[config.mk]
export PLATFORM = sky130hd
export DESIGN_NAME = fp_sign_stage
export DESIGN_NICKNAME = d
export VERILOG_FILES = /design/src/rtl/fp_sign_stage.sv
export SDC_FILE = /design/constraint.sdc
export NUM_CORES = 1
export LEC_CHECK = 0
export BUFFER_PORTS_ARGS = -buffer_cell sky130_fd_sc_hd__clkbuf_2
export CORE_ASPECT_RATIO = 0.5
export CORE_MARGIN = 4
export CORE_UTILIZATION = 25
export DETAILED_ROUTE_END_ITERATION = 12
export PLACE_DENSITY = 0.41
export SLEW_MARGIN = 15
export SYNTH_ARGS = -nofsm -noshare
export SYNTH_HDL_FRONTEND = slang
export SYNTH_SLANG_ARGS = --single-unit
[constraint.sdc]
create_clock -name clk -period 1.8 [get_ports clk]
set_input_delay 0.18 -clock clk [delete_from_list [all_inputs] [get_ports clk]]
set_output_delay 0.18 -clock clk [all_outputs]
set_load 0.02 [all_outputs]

★ ★ ★ ★ ★ ★ ★

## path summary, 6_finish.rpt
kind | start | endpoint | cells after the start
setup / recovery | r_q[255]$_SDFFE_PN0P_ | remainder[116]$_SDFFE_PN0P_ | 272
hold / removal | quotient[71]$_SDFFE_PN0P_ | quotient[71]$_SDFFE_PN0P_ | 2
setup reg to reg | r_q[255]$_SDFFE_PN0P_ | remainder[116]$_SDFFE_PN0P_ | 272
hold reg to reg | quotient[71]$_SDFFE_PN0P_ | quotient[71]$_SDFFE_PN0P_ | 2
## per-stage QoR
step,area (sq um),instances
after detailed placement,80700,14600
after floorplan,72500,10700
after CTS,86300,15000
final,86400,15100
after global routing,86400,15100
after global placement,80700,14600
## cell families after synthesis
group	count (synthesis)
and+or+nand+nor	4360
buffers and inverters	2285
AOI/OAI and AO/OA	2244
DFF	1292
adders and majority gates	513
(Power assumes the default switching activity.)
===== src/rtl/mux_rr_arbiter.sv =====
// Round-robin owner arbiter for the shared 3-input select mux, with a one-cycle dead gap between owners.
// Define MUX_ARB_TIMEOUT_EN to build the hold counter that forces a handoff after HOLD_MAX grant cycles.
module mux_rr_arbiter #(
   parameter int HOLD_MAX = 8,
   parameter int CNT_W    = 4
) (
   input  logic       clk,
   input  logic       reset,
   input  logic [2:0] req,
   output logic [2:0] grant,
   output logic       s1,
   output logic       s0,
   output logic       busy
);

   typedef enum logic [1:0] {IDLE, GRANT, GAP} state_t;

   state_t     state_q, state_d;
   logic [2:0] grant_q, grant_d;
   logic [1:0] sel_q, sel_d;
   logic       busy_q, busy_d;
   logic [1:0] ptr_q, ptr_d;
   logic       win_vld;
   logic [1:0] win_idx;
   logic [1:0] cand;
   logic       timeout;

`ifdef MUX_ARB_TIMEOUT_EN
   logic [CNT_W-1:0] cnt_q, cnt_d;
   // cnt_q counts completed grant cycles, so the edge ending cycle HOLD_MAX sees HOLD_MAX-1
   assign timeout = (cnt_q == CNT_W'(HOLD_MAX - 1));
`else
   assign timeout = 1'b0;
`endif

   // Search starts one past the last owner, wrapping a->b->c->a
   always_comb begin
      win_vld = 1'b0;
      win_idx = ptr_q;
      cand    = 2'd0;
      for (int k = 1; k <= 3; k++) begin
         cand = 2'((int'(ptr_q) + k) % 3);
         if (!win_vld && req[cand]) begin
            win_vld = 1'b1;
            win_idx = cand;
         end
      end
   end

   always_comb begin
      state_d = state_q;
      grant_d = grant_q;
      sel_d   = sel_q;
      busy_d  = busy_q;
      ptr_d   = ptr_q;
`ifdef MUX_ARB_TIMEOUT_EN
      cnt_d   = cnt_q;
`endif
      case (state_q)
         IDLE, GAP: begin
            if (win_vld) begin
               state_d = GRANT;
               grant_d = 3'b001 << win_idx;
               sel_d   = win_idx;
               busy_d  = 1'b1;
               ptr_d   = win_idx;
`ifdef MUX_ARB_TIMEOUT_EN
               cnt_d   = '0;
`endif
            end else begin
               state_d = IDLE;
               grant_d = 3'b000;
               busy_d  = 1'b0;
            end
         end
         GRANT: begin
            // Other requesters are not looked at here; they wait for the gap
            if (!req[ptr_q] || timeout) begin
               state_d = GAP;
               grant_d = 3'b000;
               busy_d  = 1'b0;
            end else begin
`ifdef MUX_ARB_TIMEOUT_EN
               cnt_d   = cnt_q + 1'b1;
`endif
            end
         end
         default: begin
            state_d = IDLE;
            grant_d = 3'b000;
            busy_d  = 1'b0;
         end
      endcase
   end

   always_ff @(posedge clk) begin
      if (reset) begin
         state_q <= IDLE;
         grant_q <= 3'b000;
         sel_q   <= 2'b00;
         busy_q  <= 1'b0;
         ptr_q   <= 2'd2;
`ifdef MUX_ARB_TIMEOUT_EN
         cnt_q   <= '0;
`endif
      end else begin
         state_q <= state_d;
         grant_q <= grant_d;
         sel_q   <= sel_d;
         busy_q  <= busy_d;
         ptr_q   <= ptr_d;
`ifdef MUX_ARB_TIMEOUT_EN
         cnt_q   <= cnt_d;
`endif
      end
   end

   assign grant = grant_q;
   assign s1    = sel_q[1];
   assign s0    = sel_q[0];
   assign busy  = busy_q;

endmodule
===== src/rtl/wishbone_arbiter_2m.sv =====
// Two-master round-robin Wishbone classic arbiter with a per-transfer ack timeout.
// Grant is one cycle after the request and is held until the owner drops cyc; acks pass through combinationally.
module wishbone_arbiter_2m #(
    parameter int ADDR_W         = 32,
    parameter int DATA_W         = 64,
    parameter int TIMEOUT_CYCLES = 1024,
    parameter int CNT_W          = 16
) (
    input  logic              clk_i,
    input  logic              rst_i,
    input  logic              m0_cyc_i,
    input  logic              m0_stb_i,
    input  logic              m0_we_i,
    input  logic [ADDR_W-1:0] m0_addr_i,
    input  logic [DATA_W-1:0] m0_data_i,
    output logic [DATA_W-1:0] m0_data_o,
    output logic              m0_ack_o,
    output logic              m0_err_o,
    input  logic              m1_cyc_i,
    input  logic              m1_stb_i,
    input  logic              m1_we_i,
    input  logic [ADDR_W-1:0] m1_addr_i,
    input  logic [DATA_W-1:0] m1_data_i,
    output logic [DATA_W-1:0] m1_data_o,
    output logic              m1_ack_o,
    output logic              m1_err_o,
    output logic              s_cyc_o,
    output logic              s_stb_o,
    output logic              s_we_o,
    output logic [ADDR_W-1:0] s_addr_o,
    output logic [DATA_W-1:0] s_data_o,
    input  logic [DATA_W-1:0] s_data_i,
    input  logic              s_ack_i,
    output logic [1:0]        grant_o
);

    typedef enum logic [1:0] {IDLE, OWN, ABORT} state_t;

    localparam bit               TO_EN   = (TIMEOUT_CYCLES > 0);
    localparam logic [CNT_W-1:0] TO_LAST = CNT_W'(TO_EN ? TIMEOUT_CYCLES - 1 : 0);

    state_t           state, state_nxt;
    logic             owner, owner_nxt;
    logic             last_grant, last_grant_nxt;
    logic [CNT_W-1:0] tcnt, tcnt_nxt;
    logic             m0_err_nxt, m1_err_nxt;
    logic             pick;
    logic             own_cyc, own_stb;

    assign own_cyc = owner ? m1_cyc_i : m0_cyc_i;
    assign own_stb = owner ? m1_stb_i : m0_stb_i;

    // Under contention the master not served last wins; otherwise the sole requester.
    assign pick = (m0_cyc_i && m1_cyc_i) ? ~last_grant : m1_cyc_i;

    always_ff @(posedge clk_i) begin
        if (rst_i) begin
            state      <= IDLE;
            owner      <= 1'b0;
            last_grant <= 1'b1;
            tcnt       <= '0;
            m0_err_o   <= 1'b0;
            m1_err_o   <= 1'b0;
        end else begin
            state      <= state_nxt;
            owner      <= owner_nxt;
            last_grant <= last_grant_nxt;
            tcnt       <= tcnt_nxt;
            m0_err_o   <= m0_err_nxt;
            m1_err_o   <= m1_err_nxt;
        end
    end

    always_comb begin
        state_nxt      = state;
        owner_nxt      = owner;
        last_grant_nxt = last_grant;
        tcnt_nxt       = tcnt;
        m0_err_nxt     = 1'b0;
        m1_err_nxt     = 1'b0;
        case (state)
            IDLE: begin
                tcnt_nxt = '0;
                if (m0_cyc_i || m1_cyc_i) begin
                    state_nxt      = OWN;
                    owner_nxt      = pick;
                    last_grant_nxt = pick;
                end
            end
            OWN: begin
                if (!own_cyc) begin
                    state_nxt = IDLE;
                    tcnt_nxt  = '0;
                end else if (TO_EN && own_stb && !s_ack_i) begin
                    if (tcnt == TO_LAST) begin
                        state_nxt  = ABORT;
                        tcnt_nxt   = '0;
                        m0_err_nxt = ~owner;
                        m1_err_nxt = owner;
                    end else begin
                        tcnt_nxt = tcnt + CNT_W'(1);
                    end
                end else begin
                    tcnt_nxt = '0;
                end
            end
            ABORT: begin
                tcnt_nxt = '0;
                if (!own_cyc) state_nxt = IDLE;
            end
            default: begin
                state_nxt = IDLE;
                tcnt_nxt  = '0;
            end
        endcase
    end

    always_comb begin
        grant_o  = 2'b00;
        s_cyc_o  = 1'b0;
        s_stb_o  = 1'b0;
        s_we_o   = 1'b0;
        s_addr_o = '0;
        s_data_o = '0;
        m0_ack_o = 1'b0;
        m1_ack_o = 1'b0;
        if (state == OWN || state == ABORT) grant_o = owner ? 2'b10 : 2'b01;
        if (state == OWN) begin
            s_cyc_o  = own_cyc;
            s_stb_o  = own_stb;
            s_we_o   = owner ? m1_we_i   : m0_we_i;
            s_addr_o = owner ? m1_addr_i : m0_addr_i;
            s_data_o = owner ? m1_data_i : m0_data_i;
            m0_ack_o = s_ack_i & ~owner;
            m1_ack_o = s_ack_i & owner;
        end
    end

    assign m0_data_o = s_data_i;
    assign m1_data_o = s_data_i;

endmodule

★ ★ ★ ★ ★ ★ ★

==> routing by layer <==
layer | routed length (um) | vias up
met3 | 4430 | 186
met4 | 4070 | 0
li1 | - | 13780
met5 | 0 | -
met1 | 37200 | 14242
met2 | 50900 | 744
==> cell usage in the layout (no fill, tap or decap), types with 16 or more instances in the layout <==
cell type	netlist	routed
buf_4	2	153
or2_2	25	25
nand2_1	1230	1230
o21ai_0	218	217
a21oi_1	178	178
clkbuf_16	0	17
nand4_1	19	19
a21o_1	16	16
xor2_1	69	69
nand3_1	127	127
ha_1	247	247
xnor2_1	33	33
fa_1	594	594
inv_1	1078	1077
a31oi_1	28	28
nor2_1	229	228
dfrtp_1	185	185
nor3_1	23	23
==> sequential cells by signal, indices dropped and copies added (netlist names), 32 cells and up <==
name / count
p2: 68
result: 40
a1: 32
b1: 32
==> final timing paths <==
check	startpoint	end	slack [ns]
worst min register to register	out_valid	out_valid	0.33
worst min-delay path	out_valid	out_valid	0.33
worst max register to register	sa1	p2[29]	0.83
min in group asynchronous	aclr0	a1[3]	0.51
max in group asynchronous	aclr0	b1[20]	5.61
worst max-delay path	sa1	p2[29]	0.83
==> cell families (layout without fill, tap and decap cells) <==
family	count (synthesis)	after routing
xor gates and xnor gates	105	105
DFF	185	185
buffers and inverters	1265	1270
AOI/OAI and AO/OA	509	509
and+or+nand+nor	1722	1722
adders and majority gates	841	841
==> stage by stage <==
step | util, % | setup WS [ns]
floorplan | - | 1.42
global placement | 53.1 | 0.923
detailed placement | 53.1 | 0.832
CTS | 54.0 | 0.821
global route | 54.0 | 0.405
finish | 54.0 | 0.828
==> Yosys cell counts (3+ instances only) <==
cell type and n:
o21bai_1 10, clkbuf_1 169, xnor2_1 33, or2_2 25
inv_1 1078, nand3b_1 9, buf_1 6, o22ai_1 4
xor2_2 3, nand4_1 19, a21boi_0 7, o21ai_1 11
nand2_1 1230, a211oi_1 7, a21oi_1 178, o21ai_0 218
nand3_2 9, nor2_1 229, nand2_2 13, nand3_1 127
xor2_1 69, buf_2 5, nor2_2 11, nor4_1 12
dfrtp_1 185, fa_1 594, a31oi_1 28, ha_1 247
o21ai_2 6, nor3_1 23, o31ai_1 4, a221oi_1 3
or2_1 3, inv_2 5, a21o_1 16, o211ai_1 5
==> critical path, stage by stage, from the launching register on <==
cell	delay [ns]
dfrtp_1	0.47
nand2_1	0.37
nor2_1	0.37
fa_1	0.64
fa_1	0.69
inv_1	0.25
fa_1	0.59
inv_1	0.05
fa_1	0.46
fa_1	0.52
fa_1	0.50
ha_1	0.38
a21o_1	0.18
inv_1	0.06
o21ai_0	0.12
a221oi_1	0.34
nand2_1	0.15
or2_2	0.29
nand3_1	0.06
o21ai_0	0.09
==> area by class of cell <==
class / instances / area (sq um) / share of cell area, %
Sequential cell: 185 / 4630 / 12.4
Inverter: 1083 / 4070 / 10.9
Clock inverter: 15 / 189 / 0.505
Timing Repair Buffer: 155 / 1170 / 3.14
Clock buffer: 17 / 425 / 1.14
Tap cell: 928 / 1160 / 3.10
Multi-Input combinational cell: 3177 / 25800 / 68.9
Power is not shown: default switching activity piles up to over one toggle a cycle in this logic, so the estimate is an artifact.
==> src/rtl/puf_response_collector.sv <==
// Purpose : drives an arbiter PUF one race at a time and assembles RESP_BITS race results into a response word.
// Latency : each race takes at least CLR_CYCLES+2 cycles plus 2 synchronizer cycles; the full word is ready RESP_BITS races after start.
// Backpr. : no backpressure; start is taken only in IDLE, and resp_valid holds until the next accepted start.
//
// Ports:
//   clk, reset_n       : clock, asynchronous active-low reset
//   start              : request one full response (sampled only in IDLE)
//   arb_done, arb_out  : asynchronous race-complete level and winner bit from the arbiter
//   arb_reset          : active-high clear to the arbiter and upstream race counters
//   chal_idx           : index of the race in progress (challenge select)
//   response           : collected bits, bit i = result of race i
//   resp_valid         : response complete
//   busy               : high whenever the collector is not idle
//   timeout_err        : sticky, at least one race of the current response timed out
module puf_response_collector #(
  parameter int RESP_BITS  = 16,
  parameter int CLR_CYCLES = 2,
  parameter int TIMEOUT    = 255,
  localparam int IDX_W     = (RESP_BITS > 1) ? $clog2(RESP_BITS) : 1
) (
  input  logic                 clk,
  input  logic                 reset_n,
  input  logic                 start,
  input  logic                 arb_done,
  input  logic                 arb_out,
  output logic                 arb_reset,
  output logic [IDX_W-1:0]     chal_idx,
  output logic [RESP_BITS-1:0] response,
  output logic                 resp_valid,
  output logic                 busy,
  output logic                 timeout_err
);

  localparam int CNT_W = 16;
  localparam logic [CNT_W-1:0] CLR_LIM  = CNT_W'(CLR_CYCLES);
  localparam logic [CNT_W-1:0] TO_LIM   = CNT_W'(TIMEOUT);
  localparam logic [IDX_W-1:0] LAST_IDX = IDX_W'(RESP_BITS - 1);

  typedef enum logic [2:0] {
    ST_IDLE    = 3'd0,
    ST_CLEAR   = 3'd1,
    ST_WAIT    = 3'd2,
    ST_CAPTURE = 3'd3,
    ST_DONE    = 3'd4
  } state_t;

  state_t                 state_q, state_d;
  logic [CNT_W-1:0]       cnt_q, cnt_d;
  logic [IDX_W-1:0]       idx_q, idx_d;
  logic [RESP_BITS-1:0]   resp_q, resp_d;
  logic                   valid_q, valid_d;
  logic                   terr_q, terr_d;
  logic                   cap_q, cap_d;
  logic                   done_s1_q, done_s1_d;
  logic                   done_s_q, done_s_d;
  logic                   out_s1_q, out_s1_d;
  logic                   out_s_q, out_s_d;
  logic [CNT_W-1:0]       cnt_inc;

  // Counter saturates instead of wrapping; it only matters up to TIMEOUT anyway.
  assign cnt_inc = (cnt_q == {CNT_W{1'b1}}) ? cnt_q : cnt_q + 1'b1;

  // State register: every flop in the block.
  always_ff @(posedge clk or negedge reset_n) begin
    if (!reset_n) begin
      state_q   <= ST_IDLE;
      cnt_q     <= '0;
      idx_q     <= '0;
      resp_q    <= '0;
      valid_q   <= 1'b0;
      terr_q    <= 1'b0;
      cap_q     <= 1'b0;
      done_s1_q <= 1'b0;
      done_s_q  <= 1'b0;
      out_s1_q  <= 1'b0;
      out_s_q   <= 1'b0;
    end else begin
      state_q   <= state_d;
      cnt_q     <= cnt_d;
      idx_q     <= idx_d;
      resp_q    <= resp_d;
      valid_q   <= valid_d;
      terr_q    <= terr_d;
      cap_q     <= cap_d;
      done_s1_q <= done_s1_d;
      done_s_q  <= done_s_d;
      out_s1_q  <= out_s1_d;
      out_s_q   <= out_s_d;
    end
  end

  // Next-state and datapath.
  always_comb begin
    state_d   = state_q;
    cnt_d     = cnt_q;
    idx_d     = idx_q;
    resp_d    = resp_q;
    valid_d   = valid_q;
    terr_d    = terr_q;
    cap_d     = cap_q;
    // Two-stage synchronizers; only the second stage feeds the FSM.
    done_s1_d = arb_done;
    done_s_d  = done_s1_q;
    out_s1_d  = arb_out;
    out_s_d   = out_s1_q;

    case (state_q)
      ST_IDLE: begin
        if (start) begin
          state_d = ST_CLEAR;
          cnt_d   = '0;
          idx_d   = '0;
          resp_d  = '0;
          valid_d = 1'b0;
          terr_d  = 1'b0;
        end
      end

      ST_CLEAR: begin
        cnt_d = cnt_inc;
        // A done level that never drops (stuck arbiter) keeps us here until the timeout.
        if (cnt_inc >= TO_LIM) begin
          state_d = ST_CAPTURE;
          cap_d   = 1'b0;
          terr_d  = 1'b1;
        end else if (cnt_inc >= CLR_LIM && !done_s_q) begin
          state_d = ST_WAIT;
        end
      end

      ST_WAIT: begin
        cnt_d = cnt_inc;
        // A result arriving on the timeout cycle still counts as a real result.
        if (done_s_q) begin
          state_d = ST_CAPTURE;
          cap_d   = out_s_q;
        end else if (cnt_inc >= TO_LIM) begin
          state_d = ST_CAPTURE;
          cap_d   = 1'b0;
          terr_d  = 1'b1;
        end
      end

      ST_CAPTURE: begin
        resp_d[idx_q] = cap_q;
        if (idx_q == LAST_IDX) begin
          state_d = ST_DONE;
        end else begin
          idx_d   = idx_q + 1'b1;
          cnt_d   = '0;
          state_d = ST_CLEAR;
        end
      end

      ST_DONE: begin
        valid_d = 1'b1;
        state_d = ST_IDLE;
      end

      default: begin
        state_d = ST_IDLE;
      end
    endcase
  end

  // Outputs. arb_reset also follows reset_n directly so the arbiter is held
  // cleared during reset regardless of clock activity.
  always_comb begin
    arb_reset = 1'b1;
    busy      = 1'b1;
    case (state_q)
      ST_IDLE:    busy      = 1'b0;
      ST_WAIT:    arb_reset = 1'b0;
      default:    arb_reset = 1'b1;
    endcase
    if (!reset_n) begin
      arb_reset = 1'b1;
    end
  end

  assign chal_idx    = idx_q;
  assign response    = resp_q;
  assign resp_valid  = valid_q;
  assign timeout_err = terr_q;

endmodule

★ ★ ★ ★ ★ ★ ★

Exercise aim:
Copy out precisely the lines from the line with "min in group" to the line with "o21bai_1 10, clkbuf_1" in the material above, including those two lines and omitting all the rest.

Response below:
min in group asynchronous	aclr0	a1[3]	0.51
max in group asynchronous	aclr0	b1[20]	5.61
worst max-delay path	sa1	p2[29]	0.83
==> cell families (layout without fill, tap and decap cells) <==
family	count (synthesis)	after routing
xor gates and xnor gates	105	105
DFF	185	185
buffers and inverters	1265	1270
AOI/OAI and AO/OA	509	509
and+or+nand+nor	1722	1722
adders and majority gates	841	841
==> stage by stage <==
step | util, % | setup WS [ns]
floorplan | - | 1.42
global placement | 53.1 | 0.923
detailed placement | 53.1 | 0.832
CTS | 54.0 | 0.821
global route | 54.0 | 0.405
finish | 54.0 | 0.828
==> Yosys cell counts (3+ instances only) <==
cell type and n:
o21bai_1 10, clkbuf_1 169, xnor2_1 33, or2_2 25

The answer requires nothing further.